What you need to do =
An exact transcription of the lines below, from the first through the one containing "threshold and tx_busy.", is the only output wanted.

*** Opening Information given ***

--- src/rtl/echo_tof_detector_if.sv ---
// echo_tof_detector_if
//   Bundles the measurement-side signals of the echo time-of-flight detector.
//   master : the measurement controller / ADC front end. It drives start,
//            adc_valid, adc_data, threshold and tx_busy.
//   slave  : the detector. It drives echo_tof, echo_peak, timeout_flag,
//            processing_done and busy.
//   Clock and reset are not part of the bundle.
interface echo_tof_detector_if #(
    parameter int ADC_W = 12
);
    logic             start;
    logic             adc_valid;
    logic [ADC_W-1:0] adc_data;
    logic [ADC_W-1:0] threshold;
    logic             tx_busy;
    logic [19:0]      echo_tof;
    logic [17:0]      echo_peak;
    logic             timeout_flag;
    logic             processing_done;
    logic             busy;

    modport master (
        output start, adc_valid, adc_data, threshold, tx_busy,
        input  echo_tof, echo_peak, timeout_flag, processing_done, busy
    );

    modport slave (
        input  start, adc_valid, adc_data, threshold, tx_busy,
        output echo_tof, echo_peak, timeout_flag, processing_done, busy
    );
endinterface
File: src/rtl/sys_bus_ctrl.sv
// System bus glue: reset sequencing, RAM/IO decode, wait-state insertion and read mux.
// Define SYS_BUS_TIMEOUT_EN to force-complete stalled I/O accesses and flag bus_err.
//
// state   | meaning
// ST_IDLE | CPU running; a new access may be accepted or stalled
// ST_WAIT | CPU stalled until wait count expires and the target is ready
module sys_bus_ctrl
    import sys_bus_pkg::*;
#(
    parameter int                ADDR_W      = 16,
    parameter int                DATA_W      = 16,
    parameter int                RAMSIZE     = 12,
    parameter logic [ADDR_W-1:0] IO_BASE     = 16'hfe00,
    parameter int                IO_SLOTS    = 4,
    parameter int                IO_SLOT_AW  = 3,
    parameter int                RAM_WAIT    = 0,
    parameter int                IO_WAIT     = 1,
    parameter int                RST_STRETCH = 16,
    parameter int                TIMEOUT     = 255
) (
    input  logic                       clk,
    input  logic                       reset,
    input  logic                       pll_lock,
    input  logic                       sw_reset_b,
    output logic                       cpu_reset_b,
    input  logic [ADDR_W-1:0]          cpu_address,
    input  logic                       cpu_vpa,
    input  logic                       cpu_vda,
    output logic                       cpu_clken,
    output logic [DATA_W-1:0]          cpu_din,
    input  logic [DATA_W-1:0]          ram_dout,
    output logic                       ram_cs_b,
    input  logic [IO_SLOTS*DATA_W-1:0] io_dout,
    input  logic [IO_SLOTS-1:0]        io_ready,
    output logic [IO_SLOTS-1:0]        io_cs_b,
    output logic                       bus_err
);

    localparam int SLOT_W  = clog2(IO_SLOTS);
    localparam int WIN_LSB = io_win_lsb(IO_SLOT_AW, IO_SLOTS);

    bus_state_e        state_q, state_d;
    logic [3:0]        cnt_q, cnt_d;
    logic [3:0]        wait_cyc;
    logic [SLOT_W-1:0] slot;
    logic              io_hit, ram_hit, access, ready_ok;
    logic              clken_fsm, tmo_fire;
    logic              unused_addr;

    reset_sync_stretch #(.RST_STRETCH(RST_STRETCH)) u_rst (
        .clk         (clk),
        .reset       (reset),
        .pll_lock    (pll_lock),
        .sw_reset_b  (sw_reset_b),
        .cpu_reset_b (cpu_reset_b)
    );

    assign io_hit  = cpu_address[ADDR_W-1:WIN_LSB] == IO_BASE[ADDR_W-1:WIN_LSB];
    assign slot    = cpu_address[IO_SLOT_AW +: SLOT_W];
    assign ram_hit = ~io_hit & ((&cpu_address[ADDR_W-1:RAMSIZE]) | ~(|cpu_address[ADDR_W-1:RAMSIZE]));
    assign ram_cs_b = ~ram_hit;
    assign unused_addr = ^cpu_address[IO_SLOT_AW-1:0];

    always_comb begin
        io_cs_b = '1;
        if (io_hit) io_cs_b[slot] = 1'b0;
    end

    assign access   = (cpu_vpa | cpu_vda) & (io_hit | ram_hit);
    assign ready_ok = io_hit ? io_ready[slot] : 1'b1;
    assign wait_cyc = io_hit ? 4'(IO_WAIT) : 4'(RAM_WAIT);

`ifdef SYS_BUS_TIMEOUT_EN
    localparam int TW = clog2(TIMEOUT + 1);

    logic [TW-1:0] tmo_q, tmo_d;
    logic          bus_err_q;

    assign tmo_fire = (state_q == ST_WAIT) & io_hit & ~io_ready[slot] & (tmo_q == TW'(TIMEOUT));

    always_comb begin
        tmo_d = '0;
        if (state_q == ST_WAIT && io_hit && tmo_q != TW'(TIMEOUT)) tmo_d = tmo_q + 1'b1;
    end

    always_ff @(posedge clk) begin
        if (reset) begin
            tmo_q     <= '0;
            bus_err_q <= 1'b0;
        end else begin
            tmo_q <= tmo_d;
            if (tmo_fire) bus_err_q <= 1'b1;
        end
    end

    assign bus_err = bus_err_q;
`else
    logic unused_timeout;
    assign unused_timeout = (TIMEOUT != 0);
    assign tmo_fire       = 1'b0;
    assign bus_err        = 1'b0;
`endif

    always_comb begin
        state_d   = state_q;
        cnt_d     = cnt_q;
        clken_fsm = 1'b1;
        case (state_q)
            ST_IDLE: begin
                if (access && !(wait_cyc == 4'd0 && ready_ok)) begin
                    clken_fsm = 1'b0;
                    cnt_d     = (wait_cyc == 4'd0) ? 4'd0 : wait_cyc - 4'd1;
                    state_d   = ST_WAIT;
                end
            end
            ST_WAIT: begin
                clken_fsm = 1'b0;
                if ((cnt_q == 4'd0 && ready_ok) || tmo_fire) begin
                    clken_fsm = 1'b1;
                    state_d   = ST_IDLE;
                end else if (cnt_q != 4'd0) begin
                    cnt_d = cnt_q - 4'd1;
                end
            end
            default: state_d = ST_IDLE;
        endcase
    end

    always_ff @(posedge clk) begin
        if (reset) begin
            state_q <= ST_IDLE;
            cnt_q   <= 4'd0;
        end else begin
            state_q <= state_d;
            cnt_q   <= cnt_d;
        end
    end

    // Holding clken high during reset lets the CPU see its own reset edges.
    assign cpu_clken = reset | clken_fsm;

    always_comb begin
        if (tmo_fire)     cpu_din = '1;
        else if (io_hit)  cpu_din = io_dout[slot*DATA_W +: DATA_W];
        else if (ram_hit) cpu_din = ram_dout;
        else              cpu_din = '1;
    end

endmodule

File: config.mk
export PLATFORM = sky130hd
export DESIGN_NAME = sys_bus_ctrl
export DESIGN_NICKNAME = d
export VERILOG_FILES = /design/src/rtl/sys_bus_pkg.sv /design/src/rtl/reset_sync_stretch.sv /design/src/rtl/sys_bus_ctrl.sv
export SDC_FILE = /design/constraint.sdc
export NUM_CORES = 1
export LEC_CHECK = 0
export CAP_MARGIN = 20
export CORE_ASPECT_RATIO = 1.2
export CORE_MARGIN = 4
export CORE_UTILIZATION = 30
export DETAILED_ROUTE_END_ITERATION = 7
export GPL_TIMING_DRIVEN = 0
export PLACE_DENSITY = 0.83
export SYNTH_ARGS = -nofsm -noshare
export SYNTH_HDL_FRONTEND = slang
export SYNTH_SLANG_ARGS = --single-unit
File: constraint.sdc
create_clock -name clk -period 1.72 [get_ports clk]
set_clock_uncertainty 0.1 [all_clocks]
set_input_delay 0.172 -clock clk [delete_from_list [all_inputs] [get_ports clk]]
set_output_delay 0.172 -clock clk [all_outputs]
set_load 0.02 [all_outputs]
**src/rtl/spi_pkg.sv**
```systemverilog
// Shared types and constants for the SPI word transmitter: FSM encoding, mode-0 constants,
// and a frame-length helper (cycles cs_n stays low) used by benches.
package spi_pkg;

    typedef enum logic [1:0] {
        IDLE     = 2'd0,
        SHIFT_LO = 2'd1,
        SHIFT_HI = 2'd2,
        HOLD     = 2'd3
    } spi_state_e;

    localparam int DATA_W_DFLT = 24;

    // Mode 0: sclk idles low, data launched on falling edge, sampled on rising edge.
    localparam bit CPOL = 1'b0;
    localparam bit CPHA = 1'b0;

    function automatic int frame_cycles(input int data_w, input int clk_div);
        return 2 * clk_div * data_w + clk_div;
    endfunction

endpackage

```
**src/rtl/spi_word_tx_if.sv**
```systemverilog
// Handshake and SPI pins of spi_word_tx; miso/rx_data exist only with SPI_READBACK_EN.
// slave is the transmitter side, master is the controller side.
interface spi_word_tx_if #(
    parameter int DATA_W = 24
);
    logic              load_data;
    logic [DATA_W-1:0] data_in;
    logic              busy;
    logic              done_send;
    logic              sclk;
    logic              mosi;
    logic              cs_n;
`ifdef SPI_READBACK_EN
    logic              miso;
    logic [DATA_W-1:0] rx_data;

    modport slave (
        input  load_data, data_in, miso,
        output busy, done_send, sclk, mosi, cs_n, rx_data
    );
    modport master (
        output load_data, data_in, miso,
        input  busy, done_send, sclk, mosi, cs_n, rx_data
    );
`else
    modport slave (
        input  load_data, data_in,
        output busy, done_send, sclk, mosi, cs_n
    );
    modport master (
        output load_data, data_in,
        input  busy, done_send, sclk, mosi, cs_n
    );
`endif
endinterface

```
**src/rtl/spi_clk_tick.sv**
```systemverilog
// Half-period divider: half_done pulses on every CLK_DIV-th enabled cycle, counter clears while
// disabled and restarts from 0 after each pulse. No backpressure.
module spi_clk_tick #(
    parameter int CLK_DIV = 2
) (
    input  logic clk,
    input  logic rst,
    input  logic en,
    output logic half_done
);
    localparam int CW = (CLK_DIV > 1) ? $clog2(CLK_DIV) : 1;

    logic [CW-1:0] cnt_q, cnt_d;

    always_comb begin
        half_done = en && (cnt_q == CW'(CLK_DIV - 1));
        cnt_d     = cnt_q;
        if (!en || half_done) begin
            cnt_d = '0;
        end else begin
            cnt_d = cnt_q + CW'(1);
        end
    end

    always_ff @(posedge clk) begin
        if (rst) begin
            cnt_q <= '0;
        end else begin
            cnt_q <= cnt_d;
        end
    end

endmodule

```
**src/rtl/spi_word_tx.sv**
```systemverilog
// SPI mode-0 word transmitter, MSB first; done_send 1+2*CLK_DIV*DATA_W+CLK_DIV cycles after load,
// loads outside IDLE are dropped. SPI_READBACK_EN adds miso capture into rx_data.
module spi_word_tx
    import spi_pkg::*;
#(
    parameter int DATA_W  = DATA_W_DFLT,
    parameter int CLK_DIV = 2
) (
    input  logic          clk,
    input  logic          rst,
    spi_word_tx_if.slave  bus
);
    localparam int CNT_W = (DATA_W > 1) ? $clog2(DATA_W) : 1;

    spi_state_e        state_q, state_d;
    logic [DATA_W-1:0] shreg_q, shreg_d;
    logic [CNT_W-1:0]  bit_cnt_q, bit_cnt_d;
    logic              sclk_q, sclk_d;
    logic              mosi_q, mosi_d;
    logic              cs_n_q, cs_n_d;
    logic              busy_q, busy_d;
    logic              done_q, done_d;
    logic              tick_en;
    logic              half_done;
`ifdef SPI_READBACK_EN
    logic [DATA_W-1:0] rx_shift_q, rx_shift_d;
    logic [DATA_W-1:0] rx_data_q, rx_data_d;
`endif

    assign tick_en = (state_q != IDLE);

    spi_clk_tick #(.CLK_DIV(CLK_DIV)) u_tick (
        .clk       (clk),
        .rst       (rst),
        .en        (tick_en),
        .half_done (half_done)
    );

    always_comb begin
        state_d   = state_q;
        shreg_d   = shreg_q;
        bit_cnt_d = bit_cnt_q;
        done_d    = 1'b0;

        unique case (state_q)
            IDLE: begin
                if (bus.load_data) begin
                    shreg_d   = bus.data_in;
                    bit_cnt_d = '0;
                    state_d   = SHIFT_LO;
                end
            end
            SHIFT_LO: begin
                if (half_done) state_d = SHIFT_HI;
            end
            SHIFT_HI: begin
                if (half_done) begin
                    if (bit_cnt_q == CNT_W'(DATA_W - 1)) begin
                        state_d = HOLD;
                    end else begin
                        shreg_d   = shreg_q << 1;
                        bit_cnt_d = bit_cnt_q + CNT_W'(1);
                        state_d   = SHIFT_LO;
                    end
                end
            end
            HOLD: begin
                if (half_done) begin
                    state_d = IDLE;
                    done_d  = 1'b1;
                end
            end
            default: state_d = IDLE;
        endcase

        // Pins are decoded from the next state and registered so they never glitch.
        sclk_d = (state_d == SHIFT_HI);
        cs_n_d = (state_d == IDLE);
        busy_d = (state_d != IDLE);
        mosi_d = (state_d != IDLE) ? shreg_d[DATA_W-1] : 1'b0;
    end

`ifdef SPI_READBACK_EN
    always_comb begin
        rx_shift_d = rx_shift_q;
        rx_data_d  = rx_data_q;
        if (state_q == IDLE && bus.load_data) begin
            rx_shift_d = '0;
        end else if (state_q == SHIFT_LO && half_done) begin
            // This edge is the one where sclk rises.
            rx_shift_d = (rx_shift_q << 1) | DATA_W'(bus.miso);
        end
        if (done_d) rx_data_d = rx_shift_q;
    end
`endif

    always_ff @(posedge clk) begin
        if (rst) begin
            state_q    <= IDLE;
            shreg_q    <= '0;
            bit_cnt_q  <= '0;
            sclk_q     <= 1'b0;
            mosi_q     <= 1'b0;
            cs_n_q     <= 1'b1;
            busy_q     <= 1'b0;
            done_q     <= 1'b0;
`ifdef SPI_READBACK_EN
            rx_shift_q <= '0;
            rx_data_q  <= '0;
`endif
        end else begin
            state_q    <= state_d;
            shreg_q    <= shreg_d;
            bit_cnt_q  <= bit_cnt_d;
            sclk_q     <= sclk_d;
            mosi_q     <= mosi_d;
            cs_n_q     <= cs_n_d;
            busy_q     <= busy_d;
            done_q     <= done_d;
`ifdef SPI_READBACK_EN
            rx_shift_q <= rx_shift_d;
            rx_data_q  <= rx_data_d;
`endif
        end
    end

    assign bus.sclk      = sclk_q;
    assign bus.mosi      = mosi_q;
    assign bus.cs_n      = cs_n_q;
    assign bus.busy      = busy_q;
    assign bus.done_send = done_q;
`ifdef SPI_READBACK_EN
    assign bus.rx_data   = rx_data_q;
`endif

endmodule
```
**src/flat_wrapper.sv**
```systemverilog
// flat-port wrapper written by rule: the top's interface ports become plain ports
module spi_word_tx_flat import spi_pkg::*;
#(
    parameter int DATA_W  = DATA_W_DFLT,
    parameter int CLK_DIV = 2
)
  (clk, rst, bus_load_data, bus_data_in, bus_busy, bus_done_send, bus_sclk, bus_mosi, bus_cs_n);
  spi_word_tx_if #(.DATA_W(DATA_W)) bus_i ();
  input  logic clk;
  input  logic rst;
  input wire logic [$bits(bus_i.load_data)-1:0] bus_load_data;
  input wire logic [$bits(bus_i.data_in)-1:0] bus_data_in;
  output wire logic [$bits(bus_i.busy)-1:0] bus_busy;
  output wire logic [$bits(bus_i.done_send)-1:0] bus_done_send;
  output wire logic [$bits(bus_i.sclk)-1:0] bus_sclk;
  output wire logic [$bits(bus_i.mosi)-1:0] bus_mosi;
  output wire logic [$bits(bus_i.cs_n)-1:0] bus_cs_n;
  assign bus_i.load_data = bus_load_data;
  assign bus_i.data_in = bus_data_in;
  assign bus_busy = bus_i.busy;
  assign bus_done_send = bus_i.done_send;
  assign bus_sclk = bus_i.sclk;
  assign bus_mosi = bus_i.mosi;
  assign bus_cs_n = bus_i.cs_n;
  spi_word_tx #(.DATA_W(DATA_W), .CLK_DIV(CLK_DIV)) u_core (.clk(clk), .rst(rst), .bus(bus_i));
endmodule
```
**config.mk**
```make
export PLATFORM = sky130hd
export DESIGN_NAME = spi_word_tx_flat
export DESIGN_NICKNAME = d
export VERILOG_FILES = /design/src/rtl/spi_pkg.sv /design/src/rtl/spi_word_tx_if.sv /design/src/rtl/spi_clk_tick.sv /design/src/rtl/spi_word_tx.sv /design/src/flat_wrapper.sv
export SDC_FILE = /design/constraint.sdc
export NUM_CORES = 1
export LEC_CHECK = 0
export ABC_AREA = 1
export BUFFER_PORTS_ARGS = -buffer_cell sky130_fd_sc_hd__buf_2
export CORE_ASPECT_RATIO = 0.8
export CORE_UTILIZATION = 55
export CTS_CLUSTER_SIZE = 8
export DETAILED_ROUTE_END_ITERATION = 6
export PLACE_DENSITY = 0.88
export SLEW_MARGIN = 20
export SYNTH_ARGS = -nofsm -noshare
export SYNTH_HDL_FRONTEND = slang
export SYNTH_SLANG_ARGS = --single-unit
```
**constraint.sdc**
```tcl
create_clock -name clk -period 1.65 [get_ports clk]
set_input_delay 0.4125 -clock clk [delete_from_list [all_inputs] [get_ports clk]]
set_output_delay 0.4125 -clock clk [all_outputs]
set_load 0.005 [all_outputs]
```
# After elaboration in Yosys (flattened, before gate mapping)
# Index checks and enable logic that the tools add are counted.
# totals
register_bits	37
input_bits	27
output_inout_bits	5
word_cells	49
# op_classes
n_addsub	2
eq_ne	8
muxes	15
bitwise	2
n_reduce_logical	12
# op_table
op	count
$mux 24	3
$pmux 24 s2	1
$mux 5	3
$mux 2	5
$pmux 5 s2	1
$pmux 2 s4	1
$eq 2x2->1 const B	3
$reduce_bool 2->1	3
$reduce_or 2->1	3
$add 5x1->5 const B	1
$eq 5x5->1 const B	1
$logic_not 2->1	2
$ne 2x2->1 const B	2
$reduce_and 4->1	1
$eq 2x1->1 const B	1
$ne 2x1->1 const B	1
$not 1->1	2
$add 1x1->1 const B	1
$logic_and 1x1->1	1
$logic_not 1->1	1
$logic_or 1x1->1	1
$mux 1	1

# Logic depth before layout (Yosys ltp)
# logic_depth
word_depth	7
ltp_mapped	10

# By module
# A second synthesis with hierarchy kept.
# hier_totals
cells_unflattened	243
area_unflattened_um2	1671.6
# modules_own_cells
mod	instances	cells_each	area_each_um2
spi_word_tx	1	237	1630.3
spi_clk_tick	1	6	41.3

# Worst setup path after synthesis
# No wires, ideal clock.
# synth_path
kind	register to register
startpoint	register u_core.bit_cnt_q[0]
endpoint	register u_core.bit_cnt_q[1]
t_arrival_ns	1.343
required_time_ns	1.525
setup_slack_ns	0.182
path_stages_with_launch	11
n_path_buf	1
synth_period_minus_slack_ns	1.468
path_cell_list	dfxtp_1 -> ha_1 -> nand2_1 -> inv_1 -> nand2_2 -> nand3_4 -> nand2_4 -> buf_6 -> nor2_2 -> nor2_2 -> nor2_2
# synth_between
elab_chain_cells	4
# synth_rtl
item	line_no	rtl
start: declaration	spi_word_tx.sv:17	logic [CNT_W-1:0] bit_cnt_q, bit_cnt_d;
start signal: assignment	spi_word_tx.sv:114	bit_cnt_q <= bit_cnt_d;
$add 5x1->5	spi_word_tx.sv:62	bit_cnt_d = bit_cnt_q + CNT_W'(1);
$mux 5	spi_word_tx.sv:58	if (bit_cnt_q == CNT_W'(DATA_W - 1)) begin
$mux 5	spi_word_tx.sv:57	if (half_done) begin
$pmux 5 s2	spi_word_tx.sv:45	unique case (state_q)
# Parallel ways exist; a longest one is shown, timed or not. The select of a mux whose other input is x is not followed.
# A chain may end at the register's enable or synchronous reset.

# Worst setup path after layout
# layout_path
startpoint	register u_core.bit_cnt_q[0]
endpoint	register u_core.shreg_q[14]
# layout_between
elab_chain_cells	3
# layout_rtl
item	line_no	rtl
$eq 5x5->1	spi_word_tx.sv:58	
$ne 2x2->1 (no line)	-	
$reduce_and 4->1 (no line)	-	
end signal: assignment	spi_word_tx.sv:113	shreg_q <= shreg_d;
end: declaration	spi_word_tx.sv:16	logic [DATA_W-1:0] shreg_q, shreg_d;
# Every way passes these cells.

*** Closing Information given ***

Exercise answer =
--- src/rtl/echo_tof_detector_if.sv ---
// echo_tof_detector_if
//   Bundles the measurement-side signals of the echo time-of-flight detector.
//   master : the measurement controller / ADC front end. It drives start,
//            adc_valid, adc_data, threshold and tx_busy.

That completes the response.